* **WORK INSTRUCTION**: From the entries below, transcribe exactly the lines between the line holding "run 3: through" and the line holding "global placement: addr[0] / line[45]", inclusive; skip all other lines.
——————————
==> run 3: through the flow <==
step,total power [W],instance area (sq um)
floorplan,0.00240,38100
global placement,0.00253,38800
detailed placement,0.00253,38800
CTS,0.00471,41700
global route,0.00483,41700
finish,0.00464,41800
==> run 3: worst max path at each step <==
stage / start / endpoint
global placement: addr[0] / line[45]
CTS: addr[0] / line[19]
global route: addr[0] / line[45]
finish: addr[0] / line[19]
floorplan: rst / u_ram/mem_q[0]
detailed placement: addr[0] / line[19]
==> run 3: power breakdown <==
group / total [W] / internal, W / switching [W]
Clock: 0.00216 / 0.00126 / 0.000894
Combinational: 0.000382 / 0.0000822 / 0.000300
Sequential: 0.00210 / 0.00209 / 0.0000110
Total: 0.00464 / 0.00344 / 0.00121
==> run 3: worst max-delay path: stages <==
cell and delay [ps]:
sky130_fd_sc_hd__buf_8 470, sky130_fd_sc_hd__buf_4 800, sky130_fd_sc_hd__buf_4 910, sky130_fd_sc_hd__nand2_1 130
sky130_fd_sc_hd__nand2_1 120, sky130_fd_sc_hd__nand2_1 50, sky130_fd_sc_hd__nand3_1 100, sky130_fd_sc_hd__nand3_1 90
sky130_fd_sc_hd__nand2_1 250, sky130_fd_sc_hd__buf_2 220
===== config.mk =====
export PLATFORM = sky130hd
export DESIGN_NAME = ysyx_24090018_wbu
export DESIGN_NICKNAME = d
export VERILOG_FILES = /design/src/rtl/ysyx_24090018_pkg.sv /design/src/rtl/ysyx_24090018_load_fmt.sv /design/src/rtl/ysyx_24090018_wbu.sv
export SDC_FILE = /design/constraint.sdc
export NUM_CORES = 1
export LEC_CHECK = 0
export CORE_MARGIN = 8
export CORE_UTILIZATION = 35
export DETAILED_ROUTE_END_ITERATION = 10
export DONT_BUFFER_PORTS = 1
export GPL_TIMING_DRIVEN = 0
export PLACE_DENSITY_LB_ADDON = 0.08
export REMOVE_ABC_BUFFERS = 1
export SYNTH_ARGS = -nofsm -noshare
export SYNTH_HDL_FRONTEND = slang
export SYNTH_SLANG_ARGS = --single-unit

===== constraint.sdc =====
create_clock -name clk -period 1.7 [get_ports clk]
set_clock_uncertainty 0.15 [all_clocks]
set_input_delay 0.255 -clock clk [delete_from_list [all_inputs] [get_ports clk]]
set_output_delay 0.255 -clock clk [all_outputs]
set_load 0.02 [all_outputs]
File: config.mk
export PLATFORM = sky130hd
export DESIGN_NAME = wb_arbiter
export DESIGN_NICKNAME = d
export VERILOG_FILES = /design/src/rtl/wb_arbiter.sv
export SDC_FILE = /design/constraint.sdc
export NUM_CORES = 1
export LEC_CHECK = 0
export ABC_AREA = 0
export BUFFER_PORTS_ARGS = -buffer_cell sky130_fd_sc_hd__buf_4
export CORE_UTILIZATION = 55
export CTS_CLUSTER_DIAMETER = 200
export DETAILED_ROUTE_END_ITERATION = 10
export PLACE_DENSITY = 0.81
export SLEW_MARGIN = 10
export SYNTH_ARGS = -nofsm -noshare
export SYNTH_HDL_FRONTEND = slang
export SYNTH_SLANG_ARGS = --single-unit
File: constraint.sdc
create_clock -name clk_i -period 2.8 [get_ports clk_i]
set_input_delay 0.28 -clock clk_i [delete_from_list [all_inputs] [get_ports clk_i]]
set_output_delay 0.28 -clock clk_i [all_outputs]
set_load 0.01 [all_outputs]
——————————
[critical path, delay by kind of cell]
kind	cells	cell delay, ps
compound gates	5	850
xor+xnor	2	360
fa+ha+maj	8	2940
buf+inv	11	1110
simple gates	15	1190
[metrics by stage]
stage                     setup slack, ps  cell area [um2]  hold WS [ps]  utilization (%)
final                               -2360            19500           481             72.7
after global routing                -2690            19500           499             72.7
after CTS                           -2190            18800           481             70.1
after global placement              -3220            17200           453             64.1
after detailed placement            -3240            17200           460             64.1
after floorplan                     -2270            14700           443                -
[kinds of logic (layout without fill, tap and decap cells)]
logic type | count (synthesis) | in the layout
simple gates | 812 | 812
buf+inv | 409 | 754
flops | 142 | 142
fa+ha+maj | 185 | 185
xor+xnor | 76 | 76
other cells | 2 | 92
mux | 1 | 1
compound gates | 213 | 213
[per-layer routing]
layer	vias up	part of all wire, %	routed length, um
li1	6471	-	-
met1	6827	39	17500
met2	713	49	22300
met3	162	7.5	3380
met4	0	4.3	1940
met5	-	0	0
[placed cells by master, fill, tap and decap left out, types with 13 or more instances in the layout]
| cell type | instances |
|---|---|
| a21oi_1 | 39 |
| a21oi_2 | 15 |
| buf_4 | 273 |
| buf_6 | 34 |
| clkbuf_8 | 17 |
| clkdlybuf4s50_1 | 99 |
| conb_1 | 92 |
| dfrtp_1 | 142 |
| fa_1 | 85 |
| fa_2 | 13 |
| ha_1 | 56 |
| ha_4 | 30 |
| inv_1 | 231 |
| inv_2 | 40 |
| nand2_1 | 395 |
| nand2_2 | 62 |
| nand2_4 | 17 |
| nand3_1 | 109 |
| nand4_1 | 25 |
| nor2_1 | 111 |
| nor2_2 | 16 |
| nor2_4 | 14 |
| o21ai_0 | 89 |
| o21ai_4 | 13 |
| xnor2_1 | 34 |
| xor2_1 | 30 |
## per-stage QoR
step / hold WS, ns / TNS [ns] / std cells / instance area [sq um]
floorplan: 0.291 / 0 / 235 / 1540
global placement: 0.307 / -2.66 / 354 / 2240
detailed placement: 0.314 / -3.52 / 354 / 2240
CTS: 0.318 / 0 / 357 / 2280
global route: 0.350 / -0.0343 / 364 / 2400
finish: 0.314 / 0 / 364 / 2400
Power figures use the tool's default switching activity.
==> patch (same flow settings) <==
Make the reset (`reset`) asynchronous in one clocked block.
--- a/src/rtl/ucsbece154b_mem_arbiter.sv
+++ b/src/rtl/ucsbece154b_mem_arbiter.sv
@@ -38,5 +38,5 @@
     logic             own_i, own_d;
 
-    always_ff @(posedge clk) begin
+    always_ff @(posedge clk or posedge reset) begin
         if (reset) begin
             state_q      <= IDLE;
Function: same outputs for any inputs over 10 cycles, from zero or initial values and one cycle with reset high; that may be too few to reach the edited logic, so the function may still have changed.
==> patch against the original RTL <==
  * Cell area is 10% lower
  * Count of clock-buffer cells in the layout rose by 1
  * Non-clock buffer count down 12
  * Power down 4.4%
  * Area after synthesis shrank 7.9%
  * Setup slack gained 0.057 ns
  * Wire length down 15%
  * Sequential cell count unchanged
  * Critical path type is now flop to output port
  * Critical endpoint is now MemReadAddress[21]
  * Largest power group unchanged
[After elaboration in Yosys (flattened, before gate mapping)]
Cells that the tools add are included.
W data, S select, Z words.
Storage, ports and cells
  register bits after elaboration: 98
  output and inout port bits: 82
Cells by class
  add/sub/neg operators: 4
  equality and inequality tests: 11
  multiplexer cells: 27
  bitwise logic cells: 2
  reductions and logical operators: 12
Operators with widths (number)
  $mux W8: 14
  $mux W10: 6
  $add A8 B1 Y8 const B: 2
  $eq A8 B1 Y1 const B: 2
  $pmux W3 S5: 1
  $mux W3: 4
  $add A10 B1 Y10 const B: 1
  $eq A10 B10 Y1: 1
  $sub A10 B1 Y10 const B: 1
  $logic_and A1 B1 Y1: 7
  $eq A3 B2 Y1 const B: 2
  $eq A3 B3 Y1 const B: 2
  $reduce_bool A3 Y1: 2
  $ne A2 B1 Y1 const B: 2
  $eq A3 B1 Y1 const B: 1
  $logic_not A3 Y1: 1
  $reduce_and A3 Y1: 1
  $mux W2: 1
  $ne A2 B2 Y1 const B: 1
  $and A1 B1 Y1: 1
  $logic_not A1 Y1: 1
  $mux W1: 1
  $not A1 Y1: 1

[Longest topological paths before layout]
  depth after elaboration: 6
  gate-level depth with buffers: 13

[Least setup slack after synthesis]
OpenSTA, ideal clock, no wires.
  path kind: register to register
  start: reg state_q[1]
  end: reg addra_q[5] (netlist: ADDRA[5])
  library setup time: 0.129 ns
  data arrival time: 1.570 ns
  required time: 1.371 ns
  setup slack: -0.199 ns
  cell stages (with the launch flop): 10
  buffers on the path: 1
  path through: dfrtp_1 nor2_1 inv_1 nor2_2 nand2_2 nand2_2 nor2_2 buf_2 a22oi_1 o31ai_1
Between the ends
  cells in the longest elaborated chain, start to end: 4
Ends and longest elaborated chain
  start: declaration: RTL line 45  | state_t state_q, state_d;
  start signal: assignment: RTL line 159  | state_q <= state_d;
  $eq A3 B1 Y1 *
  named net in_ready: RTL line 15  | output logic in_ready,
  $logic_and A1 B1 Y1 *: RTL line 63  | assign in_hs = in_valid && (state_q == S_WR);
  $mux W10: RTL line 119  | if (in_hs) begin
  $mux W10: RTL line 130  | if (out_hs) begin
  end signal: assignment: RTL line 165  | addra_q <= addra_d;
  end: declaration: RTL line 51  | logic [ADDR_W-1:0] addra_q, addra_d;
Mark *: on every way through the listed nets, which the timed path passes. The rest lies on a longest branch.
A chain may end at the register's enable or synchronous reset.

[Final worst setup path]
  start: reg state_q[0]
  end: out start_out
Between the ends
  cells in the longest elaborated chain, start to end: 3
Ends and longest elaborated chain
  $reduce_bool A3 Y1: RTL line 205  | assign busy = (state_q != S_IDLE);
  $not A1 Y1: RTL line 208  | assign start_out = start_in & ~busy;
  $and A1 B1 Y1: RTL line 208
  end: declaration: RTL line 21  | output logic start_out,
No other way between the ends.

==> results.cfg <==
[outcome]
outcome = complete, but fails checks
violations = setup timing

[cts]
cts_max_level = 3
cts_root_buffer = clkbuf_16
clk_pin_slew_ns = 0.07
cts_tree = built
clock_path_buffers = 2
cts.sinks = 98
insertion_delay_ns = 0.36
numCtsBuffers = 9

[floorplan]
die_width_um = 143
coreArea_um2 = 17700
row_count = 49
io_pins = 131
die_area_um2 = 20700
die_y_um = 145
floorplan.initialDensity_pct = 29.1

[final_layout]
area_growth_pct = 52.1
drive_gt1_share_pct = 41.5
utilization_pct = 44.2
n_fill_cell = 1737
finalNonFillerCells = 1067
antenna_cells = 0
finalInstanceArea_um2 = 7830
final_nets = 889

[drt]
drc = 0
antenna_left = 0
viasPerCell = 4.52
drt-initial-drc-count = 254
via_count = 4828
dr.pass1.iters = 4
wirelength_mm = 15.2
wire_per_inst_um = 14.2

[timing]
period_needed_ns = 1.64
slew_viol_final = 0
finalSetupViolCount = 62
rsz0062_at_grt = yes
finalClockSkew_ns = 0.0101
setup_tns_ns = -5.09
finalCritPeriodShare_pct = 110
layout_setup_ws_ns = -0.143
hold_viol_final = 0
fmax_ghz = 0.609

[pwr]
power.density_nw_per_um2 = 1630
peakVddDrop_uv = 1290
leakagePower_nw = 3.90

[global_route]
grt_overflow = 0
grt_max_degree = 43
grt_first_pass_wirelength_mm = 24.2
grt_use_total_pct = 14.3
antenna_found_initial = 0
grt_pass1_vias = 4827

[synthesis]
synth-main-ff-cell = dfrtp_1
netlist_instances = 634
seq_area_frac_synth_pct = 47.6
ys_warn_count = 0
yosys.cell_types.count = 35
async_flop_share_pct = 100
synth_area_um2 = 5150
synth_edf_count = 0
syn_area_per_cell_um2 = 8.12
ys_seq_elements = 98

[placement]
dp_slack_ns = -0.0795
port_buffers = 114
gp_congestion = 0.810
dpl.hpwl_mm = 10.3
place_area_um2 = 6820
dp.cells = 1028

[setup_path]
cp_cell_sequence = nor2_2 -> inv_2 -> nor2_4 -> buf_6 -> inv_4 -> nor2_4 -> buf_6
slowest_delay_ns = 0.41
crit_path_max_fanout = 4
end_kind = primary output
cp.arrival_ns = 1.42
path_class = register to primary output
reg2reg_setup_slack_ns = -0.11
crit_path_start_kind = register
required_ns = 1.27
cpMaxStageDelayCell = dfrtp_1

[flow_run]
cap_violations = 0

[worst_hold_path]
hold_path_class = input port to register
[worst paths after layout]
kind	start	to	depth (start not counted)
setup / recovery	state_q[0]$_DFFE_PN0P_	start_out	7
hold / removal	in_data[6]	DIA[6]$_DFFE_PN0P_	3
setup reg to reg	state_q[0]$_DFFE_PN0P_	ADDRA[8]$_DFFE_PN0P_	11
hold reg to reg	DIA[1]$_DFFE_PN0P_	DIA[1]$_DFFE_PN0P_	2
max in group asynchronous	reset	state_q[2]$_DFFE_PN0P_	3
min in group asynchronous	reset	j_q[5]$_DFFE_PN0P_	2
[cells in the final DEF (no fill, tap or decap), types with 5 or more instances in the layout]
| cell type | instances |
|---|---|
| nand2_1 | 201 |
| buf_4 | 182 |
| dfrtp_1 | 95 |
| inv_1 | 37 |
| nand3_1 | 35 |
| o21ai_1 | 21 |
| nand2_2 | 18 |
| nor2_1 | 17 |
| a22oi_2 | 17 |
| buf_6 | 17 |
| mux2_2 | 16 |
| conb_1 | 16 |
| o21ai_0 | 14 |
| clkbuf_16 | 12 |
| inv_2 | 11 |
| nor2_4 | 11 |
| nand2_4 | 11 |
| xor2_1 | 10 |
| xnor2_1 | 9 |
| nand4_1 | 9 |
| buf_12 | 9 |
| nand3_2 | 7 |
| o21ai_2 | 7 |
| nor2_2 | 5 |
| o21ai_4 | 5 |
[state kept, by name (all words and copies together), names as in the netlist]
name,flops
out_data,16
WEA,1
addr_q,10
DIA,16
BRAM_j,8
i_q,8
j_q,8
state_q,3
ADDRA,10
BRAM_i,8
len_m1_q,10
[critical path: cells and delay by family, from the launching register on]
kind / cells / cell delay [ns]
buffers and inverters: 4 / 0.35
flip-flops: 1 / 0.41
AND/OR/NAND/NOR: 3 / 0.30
——————————
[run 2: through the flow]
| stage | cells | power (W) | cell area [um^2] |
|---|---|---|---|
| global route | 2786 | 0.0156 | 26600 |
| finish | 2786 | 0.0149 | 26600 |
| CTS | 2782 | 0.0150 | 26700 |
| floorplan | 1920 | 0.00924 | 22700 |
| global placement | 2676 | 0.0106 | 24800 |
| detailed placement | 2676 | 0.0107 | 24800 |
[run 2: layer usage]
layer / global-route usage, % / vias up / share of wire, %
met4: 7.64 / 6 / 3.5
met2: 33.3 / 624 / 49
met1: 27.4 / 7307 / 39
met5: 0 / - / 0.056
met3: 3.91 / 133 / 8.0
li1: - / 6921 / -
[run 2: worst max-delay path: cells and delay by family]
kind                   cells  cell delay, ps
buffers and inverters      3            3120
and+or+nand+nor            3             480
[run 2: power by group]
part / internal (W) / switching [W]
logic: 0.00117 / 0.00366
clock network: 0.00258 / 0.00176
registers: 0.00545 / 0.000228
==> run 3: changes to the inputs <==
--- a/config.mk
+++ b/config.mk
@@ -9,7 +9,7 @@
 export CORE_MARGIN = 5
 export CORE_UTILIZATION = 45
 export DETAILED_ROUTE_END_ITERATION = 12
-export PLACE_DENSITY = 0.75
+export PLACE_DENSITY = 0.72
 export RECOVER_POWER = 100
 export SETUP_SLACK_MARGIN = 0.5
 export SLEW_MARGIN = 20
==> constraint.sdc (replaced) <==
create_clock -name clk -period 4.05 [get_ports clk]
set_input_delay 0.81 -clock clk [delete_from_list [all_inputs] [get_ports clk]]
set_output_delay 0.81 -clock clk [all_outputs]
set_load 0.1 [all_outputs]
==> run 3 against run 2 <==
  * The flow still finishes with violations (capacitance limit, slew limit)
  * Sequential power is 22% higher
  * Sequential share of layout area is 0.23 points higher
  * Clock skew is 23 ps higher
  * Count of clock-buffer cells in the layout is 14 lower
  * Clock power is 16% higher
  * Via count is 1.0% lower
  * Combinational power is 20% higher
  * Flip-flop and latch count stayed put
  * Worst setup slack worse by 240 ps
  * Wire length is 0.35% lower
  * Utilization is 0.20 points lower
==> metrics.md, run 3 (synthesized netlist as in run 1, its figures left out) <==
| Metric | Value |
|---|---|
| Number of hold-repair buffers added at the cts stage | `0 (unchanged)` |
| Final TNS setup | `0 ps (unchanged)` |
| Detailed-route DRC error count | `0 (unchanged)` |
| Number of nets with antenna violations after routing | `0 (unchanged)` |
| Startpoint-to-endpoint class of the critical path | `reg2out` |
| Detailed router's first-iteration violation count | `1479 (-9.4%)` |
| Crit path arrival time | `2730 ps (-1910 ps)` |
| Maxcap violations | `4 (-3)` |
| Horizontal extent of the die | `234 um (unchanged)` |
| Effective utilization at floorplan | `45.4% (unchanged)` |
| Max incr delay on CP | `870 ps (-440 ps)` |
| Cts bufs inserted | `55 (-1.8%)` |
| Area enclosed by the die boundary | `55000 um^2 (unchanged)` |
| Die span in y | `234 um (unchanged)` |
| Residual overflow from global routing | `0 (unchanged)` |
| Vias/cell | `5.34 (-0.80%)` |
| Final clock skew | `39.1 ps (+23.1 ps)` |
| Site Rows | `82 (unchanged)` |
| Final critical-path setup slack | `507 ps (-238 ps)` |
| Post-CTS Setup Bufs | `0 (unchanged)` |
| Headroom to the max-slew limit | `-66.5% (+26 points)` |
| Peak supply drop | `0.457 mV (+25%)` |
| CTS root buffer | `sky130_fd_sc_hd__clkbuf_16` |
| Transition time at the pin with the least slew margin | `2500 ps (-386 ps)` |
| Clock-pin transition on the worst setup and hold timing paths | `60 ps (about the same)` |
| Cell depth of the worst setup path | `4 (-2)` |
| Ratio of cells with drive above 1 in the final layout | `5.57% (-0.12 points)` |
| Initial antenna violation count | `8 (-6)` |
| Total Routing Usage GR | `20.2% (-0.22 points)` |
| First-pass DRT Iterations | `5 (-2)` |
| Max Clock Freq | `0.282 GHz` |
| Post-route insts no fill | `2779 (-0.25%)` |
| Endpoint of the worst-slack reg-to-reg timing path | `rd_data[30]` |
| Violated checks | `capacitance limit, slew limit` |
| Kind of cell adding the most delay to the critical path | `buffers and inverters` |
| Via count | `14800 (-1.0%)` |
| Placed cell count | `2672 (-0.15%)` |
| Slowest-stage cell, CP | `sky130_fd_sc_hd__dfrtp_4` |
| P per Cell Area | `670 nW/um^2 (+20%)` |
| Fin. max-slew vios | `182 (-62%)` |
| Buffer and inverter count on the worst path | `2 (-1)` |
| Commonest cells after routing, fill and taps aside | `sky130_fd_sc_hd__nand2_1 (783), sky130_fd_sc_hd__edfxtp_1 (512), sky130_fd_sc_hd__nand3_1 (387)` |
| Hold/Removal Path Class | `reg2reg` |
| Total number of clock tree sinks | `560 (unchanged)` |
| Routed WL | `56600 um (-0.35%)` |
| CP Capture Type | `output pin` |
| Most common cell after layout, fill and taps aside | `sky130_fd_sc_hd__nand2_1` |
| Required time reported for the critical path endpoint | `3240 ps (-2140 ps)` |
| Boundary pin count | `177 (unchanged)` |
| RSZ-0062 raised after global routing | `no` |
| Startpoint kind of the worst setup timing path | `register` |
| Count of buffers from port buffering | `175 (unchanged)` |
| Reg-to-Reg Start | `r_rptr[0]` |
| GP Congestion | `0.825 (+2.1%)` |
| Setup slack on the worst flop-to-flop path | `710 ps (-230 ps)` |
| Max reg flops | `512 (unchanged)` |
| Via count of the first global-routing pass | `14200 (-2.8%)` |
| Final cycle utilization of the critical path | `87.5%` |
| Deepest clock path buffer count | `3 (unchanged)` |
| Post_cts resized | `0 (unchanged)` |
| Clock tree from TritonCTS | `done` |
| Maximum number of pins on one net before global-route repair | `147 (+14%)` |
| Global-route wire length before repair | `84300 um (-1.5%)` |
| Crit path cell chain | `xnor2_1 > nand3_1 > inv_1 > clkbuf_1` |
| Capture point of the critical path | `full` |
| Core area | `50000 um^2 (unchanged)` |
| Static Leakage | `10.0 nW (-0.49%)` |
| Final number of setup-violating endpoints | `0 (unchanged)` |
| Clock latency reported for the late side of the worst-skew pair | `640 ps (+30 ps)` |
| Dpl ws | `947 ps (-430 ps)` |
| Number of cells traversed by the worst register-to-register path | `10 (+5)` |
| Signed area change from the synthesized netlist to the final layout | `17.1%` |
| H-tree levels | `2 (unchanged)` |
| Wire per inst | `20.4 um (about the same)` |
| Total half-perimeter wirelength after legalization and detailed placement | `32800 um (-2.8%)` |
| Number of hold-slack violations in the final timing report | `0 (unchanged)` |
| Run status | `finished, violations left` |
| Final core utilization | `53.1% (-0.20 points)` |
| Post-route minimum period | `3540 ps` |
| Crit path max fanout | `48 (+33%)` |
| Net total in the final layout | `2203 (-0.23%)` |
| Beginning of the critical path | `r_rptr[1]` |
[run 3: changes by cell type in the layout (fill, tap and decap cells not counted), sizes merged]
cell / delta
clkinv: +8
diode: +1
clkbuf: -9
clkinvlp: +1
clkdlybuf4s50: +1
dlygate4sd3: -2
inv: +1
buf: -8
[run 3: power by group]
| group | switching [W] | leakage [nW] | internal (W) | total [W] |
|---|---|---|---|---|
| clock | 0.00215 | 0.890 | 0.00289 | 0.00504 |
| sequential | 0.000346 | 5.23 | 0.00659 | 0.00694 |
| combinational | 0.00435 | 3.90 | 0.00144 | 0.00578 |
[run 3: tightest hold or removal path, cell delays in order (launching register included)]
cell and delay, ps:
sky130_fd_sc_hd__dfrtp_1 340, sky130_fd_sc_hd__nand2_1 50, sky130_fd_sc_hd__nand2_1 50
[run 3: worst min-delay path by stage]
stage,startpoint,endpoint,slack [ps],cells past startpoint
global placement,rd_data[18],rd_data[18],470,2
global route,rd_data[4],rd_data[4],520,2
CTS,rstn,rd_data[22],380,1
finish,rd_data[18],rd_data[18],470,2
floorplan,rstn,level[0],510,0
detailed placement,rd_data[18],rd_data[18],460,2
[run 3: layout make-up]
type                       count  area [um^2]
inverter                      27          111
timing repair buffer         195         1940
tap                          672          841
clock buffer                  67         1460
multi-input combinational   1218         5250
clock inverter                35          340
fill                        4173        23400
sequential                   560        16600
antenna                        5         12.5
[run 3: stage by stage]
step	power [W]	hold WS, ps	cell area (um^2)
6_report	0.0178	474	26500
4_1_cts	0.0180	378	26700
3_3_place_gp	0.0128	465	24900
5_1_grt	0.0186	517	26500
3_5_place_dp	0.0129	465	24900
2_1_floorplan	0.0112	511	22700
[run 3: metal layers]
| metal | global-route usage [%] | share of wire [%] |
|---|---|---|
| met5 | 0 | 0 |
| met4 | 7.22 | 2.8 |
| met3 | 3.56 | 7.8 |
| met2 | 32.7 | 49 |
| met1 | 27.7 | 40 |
——————————
* **ANSWER BOX**:
==> run 3: through the flow <==
step,total power [W],instance area (sq um)
floorplan,0.00240,38100
global placement,0.00253,38800
detailed placement,0.00253,38800
CTS,0.00471,41700
global route,0.00483,41700
finish,0.00464,41800
==> run 3: worst max path at each step <==
stage / start / endpoint
global placement: addr[0] / line[45]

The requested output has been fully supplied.